Give the count of lines in the records that contain the string "waits", and write nothing but that number.

**** SOURCE RECORDS ****

<file path="src/rtl/fys_pkg.sv">
// Package for the Fisher-Yates shuffle step block: widths, types, constants
// and the deck count clamp. No dependencies.
`timescale 1ns / 1ps
`default_nettype none

package fys_pkg;

    localparam int DECK_SLOTS = 64;
    localparam int POS_W      = $clog2(DECK_SLOTS);
    localparam int CARD_W     = 6;
    localparam int COUNT_W    = 7;
    localparam int WORD_W     = 32;
    localparam int DIV_STEP   = 8;
    localparam int DIV_CYCLES = WORD_W / DIV_STEP;
    localparam int DIV_CNT_W  = $clog2(DIV_CYCLES);

    typedef logic [POS_W-1:0]   pos_t;
    typedef logic [CARD_W-1:0]  card_t;
    typedef logic [COUNT_W-1:0] count_t;
    typedef logic [WORD_W-1:0]  word_t;

    localparam count_t COUNT_RESET = count_t'(52);
    localparam count_t COUNT_MIN   = count_t'(2);
    localparam count_t COUNT_MAX   = count_t'(DECK_SLOTS);

    function automatic count_t eff_count(input count_t c);
        count_t n;
        n = c;
        if (n < COUNT_MIN)
        begin
            n = COUNT_MIN;
        end
        if (n > COUNT_MAX)
        begin
            n = COUNT_MAX;
        end
        return n;
    endfunction

endpackage

`default_nettype wire

</file>
<file path="src/rtl/fys_channels.sv">
// Valid/ready channel interfaces of the shuffle step block: random words in,
// step results out, deck count writes. Depends on fys_pkg.
`timescale 1ns / 1ps
`default_nettype none

interface fys_word_if;
    import fys_pkg::*;
    logic  valid;
    logic  ready;
    word_t random_word;
    modport source (output valid, output random_word, input ready);
    modport sink (input valid, input random_word, output ready);
endinterface

interface fys_step_if;
    import fys_pkg::*;
    logic  valid;
    logic  ready;
    pos_t  position;
    card_t card;
    logic  pass_done;
    modport source (output valid, output position, output card, output pass_done, input ready);
    modport sink (input valid, input position, input card, input pass_done, output ready);
endinterface

interface fys_cfg_if;
    import fys_pkg::*;
    logic   valid;
    logic   ready;
    count_t deck_count;
    modport source (output valid, output deck_count, input ready);
    modport sink (input valid, input deck_count, output ready);
endinterface

`default_nettype wire

</file>
<file path="src/rtl/fisher_yates_shuffle_step.sv">
// Top level of the Fisher-Yates shuffle step block.
// Depends on fys_pkg and the channel interfaces in fys_channels.sv.
//
// Each random word beat fixes one deck position: the partner index comes from
// the word modulo the cards left, then the two deck entries swap and the new
// card at the position goes out as one result beat. A word is taken in idle,
// then passes through the remainder unit (8 quotient bits a cycle), a read of
// both entries from the deck memory and the two writes of the swap through its
// single write port; no new word is taken until the step is back in idle. The
// result sits in an output register, so the next word is taken while it waits;
// a result still waiting when the next step reaches its last write holds it
// there. The deck needs no clearing pass: per-entry valid bits make unwritten
// entries read as identity order right after reset. A deck_count write is
// taken only when no step is running and no result waits, and a waiting write
// holds off new words; it returns the position to 0 and keeps the deck.
`timescale 1ns / 1ps
`default_nettype none

module fisher_yates_shuffle_step
(
    input  logic       clk,
    input  logic       rst_n,
    fys_cfg_if.sink    cfg,
    fys_word_if.sink   words,
    fys_step_if.source steps
);
    import fys_pkg::*;

    localparam logic [2:0] S_IDLE = 3'd0;
    localparam logic [2:0] S_DIV  = 3'd1;
    localparam logic [2:0] S_RD   = 3'd2;
    localparam logic [2:0] S_WRI  = 3'd3;
    localparam logic [2:0] S_WRJ  = 3'd4;

    logic [2:0]           state_reg;
    logic [2:0]           state_next;
    count_t               count_reg;
    pos_t                 pos_reg;
    logic [DIV_CNT_W-1:0] div_cnt_reg;
    word_t                dvd_reg;
    count_t               rem_reg;
    count_t               dsr_reg;
    pos_t                 i_reg;
    pos_t                 j_reg;
    logic                 last_reg;

    card_t                mem [DECK_SLOTS];
    logic [DECK_SLOTS-1:0] vld_reg;
    card_t                rdi_reg;
    card_t                rdj_reg;
    logic                 vldi_reg;
    logic                 vldj_reg;

    logic                 out_valid_reg;
    pos_t                 out_pos_reg;
    card_t                out_card_reg;
    logic                 out_done_reg;

    count_t               n_eff;
    pos_t                 i_cur;
    pos_t                 j_cur;
    count_t               rem_step;
    card_t                di;
    card_t                dj;
    logic                 mem_we;
    pos_t                 mem_waddr;
    card_t                mem_wdata;
    logic                 out_free;
    logic                 accept;

    assign cfg.ready       = (state_reg == S_IDLE) && !out_valid_reg;
    assign words.ready     = (state_reg == S_IDLE) && !cfg.valid;
    assign accept          = words.valid && words.ready;
    assign steps.valid     = out_valid_reg;
    assign steps.position  = out_pos_reg;
    assign steps.card      = out_card_reg;
    assign steps.pass_done = out_done_reg;

    assign n_eff    = eff_count(count_reg);
    assign i_cur    = ({1'b0, pos_reg} >= n_eff) ? '0 : pos_reg;
    assign j_cur    = i_reg + rem_reg[POS_W-1:0];
    assign di       = vldi_reg ? rdi_reg : card_t'(i_reg);
    assign dj       = vldj_reg ? rdj_reg : card_t'(j_reg);
    assign out_free = !out_valid_reg || steps.ready;

    assign mem_we    = (state_reg == S_WRI) || (state_reg == S_WRJ);
    assign mem_waddr = (state_reg == S_WRI) ? i_reg : j_reg;
    assign mem_wdata = (state_reg == S_WRI) ? dj : di;

    always_comb
    begin
        rem_step = rem_reg;
        for (int k = 0; k < DIV_STEP; k++)
        begin
            rem_step = {rem_step[COUNT_W-2:0], dvd_reg[WORD_W-1-k]};
            if (rem_step >= dsr_reg)
            begin
                rem_step = rem_step - dsr_reg;
            end
        end
    end

    always_comb
    begin
        state_next = state_reg;
        unique case (state_reg)
            S_IDLE:
            begin
                if (accept)
                begin
                    state_next = S_DIV;
                end
            end
            S_DIV:
            begin
                if (div_cnt_reg == DIV_CNT_W'(DIV_CYCLES - 1))
                begin
                    state_next = S_RD;
                end
            end
            S_RD:
            begin
                state_next = S_WRI;
            end
            S_WRI:
            begin
                state_next = S_WRJ;
            end
            S_WRJ:
            begin
                if (out_free)
                begin
                    state_next = S_IDLE;
                end
            end
            default:
            begin
                state_next = S_IDLE;
            end
        endcase
    end

    always_ff @(posedge clk or negedge rst_n)
    begin
        if (!rst_n)
        begin
            state_reg     <= S_IDLE;
            count_reg     <= COUNT_RESET;
            pos_reg       <= '0;
            div_cnt_reg   <= '0;
            out_valid_reg <= 1'b0;
            vld_reg       <= '0;
        end
        else
        begin
            state_reg <= state_next;
            if (cfg.valid && cfg.ready)
            begin
                count_reg <= cfg.deck_count;
                pos_reg   <= '0;
            end
            if (accept)
            begin
                div_cnt_reg <= '0;
            end
            else if (state_reg == S_DIV)
            begin
                div_cnt_reg <= div_cnt_reg + DIV_CNT_W'(1);
            end
            if (mem_we)
            begin
                vld_reg[mem_waddr] <= 1'b1;
            end
            if (state_reg == S_WRJ && out_free)
            begin
                out_valid_reg <= 1'b1;
                pos_reg       <= last_reg ? '0 : i_reg + POS_W'(1);
            end
            else if (steps.ready)
            begin
                out_valid_reg <= 1'b0;
            end
        end
    end

    always_ff @(posedge clk)
    begin
        if (accept)
        begin
            i_reg    <= i_cur;
            dsr_reg  <= n_eff - {1'b0, i_cur};
            rem_reg  <= '0;
            dvd_reg  <= words.random_word;
            last_reg <= ({1'b0, i_cur} + count_t'(1)) >= n_eff;
        end
        else if (state_reg == S_DIV)
        begin
            rem_reg <= rem_step;
            dvd_reg <= dvd_reg << DIV_STEP;
        end
        if (state_reg == S_RD)
        begin
            j_reg <= j_cur;
        end
        if (state_reg == S_WRJ && out_free)
        begin
            out_pos_reg  <= i_reg;
            out_card_reg <= dj;
            out_done_reg <= last_reg;
        end
    end

    always_ff @(posedge clk)
    begin
        if (mem_we)
        begin
            mem[mem_waddr] <= mem_wdata;
        end
        if (state_reg == S_RD)
        begin
            rdi_reg  <= mem[i_reg];
            rdj_reg  <= mem[j_cur];
            vldi_reg <= vld_reg[i_reg];
            vldj_reg <= vld_reg[j_cur];
        end
    end

endmodule

`default_nettype wire

</file>
<file path="src/flat_wrapper.sv">
// flat-port wrapper written by rule: the top's interface ports become plain ports
module fisher_yates_shuffle_step_flat import fys_pkg::*;
  (clk, rst_n, cfg_valid, cfg_deck_count, cfg_ready, words_valid, words_random_word, words_ready, steps_valid, steps_position, steps_card, steps_pass_done, steps_ready);
  fys_cfg_if cfg_i ();
  fys_word_if words_i ();
  fys_step_if steps_i ();
  input  logic clk;
  input  logic rst_n;
  input wire logic [$bits(cfg_i.valid)-1:0] cfg_valid;
  input wire logic [$bits(cfg_i.deck_count)-1:0] cfg_deck_count;
  output wire logic [$bits(cfg_i.ready)-1:0] cfg_ready;
  input wire logic [$bits(words_i.valid)-1:0] words_valid;
  input wire logic [$bits(words_i.random_word)-1:0] words_random_word;
  output wire logic [$bits(words_i.ready)-1:0] words_ready;
  output wire logic [$bits(steps_i.valid)-1:0] steps_valid;
  output wire logic [$bits(steps_i.position)-1:0] steps_position;
  output wire logic [$bits(steps_i.card)-1:0] steps_card;
  output wire logic [$bits(steps_i.pass_done)-1:0] steps_pass_done;
  input wire logic [$bits(steps_i.ready)-1:0] steps_ready;
  assign cfg_i.valid = cfg_valid;
  assign cfg_i.deck_count = cfg_deck_count;
  assign cfg_ready = cfg_i.ready;
  assign words_i.valid = words_valid;
  assign words_i.random_word = words_random_word;
  assign words_ready = words_i.ready;
  assign steps_valid = steps_i.valid;
  assign steps_position = steps_i.position;
  assign steps_card = steps_i.card;
  assign steps_pass_done = steps_i.pass_done;
  assign steps_i.ready = steps_ready;
  fisher_yates_shuffle_step u_core (.clk(clk), .rst_n(rst_n), .cfg(cfg_i), .words(words_i), .steps(steps_i));
endmodule
</file>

****

RESPONSE BELOW: 2